- Stored data entries -
──────────────────────────────
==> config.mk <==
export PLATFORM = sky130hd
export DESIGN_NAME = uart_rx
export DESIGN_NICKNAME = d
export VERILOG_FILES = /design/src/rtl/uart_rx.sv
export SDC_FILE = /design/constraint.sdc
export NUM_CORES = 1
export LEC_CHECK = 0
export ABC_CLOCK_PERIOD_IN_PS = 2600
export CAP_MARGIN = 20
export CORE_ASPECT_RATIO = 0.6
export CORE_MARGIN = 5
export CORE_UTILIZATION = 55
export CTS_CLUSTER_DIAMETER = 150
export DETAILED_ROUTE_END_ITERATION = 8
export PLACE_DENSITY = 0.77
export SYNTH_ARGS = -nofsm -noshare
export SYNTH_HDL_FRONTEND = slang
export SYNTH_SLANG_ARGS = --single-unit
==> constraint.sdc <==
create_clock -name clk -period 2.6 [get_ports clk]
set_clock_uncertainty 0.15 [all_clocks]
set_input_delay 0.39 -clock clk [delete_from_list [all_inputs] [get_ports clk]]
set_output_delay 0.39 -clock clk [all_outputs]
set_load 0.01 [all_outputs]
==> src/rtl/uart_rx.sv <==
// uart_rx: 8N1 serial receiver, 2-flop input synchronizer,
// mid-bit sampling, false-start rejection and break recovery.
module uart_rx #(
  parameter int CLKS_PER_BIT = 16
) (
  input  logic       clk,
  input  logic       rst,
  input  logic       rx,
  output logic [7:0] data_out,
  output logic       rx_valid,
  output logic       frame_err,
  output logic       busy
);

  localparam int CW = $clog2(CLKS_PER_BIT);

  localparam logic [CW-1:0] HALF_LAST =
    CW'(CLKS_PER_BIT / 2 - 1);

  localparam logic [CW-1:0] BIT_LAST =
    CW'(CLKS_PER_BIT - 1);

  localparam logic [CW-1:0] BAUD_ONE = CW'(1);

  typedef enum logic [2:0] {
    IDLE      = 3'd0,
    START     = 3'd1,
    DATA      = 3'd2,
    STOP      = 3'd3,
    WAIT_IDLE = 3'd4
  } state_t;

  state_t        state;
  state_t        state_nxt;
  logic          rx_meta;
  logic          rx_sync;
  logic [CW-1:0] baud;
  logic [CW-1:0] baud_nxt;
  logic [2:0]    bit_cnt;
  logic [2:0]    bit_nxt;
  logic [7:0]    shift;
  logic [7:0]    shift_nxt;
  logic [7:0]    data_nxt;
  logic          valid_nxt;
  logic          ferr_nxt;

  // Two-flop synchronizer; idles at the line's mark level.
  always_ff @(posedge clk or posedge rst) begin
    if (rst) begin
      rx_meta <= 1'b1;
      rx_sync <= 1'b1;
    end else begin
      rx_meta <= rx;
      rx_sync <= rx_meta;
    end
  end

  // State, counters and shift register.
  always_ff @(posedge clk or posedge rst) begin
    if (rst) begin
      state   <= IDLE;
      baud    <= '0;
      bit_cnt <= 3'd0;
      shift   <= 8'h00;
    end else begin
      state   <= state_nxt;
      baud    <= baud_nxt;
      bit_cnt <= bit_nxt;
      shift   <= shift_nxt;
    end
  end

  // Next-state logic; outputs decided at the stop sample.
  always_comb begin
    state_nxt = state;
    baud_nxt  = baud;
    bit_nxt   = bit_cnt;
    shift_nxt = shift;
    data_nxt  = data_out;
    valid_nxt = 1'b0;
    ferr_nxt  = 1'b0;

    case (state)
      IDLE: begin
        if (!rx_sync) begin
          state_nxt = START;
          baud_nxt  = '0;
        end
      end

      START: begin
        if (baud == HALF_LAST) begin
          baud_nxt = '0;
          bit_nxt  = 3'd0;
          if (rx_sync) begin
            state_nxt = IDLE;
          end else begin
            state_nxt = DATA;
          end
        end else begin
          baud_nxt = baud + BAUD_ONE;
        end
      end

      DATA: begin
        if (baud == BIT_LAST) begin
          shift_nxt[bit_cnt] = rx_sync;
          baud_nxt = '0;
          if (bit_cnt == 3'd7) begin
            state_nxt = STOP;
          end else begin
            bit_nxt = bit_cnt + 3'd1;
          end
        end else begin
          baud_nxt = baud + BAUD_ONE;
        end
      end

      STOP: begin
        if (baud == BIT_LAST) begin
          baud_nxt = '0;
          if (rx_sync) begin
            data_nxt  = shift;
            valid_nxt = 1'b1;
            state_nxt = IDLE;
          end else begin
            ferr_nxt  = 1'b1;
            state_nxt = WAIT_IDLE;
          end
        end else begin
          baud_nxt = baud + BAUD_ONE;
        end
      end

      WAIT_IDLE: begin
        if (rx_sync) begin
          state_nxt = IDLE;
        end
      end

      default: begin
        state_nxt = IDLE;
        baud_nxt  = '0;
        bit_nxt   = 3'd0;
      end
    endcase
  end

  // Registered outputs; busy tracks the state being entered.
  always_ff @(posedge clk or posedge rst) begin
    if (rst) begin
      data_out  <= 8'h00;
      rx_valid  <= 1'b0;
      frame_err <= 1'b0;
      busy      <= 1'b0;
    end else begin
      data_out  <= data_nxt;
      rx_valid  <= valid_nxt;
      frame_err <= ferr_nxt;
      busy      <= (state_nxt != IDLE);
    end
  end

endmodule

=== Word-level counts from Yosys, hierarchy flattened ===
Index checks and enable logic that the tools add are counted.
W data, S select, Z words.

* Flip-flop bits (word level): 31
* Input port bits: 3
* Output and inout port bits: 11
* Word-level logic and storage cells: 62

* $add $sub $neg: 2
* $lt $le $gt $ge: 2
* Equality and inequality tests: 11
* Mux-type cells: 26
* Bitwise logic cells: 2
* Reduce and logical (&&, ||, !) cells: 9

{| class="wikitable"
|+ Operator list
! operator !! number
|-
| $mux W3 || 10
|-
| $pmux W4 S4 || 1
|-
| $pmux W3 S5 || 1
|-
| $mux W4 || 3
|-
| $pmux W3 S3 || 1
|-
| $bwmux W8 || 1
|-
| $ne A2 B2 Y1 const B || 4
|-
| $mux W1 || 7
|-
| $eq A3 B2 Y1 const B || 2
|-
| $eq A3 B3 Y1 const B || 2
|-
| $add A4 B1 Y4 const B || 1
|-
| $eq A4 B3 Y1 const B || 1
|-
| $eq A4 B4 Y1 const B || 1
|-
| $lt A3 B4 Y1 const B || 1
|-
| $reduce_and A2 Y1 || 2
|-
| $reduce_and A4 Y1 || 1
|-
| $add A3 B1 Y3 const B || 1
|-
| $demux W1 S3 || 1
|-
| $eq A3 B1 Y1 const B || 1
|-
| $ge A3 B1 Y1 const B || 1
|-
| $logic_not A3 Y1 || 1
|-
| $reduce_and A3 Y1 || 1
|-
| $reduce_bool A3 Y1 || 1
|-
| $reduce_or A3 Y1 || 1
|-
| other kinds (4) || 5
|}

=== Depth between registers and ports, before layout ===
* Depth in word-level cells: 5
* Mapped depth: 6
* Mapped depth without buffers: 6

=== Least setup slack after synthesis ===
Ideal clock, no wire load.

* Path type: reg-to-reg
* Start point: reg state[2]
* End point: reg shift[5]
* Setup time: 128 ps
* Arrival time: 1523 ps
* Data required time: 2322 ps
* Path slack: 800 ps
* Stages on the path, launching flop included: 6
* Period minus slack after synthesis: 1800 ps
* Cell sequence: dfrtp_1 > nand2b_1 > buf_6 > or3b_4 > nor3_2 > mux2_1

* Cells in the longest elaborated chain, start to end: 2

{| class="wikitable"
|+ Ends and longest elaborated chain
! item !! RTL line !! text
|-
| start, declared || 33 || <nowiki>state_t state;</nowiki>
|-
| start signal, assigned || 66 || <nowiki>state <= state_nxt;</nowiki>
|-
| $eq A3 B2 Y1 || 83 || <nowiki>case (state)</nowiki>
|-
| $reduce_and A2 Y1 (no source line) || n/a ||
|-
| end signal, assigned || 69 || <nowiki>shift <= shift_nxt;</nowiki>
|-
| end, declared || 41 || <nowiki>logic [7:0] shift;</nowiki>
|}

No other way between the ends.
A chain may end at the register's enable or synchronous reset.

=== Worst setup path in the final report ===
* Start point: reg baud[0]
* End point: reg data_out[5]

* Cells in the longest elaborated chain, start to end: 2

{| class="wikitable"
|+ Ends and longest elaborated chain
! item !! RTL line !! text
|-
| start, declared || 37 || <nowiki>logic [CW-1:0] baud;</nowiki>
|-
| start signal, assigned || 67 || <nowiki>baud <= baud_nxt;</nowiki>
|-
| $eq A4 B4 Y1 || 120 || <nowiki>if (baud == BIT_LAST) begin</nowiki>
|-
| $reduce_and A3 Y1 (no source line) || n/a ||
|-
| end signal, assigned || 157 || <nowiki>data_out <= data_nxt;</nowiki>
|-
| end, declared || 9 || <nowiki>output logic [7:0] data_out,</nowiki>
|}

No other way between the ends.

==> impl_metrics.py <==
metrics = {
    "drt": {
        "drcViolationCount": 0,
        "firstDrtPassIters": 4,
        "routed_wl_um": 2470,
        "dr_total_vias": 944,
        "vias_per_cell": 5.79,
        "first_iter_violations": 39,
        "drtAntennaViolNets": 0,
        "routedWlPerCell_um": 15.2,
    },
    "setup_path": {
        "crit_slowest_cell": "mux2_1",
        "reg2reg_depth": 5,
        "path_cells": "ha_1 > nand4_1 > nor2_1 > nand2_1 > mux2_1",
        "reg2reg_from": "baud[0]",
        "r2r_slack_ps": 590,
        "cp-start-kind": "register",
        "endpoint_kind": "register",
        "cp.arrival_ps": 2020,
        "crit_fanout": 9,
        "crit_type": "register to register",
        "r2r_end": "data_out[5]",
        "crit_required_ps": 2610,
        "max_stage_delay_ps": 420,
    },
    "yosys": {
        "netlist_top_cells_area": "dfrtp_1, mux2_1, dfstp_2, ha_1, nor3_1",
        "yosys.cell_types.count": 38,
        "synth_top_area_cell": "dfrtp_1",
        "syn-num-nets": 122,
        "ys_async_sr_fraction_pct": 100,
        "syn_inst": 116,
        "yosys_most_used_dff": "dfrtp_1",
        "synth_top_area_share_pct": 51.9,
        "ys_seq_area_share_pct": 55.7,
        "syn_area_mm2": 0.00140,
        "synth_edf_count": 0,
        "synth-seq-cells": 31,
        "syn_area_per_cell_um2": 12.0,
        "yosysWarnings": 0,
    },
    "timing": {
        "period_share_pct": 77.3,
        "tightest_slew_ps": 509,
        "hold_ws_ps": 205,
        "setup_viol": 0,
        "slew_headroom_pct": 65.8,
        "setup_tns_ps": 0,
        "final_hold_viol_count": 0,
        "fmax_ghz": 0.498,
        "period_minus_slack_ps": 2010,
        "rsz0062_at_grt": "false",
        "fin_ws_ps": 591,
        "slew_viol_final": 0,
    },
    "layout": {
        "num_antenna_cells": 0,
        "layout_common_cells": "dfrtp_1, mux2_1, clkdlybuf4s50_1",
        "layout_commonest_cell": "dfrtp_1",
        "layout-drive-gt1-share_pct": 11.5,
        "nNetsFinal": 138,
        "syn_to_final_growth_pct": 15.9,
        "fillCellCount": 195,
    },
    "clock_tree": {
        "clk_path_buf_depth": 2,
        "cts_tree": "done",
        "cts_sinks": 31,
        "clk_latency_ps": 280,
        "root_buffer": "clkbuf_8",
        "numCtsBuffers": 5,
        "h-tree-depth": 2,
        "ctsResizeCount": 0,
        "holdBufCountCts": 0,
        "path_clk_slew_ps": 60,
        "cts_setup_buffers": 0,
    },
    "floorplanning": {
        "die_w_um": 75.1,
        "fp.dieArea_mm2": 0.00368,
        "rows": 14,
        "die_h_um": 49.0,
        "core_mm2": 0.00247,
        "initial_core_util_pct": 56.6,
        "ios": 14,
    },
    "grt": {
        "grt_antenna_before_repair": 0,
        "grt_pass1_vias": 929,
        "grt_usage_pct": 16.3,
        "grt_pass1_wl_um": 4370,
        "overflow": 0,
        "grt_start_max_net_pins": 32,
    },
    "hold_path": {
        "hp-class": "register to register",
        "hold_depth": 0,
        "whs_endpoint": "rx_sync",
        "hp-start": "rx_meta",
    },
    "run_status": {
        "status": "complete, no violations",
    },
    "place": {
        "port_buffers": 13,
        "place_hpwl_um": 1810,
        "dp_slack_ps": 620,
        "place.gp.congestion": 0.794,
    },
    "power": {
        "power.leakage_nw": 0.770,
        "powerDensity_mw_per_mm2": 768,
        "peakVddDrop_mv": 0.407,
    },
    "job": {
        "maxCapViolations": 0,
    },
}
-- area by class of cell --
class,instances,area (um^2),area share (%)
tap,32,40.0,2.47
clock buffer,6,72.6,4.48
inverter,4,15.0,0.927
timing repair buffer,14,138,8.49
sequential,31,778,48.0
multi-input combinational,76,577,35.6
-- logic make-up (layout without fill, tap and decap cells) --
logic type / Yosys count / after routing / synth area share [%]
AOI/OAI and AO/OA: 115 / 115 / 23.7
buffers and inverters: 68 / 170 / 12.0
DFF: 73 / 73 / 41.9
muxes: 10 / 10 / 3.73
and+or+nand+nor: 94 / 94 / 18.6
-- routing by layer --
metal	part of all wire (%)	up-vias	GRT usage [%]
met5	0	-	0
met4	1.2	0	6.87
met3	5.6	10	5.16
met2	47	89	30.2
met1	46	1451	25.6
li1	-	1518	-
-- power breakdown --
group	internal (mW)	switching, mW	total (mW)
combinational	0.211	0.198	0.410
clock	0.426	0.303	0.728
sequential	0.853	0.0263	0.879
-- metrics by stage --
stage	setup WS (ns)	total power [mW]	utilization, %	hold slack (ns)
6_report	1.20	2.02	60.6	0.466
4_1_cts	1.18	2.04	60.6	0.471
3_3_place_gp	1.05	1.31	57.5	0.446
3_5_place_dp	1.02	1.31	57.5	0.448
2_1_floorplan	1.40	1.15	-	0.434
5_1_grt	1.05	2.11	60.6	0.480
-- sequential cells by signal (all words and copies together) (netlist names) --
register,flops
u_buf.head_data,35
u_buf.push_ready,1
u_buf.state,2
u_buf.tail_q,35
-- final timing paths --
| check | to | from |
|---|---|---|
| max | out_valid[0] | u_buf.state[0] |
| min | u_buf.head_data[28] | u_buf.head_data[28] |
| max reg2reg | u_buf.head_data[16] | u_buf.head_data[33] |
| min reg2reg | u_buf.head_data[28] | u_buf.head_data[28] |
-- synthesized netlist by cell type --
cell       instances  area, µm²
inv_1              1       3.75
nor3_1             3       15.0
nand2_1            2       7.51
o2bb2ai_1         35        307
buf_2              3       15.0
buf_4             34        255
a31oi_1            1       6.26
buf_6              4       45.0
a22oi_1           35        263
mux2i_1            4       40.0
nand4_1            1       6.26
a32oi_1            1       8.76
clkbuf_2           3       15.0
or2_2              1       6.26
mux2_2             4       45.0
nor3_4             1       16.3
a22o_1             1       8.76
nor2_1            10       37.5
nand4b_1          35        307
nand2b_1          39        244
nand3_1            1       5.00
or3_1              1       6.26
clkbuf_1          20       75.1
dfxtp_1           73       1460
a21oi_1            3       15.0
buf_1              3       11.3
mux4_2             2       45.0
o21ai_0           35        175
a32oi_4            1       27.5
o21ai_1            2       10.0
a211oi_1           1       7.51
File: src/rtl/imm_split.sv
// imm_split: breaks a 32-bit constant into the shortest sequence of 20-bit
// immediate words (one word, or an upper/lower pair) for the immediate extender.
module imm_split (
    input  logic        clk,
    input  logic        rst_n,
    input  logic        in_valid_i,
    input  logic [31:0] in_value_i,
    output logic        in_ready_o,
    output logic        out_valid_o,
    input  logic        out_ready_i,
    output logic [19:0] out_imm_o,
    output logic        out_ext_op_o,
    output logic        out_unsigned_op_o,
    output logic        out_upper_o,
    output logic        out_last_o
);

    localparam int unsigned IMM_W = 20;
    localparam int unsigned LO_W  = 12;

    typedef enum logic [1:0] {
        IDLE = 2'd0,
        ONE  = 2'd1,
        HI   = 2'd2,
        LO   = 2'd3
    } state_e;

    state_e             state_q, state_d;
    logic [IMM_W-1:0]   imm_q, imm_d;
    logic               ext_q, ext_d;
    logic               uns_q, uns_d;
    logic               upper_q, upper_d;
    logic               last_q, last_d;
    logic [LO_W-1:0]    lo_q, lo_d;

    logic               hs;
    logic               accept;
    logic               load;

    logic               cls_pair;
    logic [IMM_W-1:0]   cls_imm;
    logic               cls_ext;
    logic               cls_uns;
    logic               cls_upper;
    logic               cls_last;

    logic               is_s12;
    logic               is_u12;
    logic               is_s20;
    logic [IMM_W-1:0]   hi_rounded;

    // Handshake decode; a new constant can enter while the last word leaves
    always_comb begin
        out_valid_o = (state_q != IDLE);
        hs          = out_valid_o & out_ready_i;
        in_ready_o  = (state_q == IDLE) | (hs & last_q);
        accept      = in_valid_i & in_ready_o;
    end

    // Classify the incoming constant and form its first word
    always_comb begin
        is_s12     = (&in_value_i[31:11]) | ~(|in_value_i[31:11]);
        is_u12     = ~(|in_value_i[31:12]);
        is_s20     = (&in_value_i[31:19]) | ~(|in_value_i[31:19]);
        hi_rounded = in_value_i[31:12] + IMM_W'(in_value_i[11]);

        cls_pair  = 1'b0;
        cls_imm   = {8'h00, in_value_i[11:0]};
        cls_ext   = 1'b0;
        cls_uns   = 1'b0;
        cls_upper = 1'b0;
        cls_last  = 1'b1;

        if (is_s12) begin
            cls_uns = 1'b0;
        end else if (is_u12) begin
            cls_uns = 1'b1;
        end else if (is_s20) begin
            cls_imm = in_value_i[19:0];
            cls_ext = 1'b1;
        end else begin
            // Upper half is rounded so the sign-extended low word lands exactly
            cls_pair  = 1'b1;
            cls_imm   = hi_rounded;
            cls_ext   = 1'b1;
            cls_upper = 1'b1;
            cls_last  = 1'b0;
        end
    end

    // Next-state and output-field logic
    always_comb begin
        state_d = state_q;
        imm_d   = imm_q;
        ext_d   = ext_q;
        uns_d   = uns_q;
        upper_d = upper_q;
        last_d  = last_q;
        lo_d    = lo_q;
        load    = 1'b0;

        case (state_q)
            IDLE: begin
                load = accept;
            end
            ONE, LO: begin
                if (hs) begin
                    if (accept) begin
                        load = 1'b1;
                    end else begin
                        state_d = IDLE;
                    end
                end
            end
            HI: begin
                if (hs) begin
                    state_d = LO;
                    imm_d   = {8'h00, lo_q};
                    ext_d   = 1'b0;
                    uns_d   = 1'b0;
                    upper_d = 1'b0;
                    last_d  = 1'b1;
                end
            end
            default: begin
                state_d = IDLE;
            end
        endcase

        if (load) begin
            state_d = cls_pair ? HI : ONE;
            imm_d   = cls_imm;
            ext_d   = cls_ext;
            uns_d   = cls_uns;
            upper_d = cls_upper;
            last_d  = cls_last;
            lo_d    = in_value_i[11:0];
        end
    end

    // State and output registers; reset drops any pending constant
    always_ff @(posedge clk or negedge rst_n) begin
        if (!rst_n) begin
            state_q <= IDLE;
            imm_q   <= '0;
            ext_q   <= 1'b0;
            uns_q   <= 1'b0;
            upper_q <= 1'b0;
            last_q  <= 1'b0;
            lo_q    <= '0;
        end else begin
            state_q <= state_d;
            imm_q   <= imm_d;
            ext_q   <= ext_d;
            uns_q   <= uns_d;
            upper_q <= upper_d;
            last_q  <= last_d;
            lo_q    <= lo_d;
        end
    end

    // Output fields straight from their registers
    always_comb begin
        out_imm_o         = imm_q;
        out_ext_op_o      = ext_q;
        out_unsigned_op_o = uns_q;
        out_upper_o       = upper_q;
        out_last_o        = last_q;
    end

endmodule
──────────────────────────────
- EXERCISE OBJECTIVE -
Only the count is wanted. Find the lines of the records that include the word "routing" and state how many.

- RESPONSE TO THIS EXERCISE -
2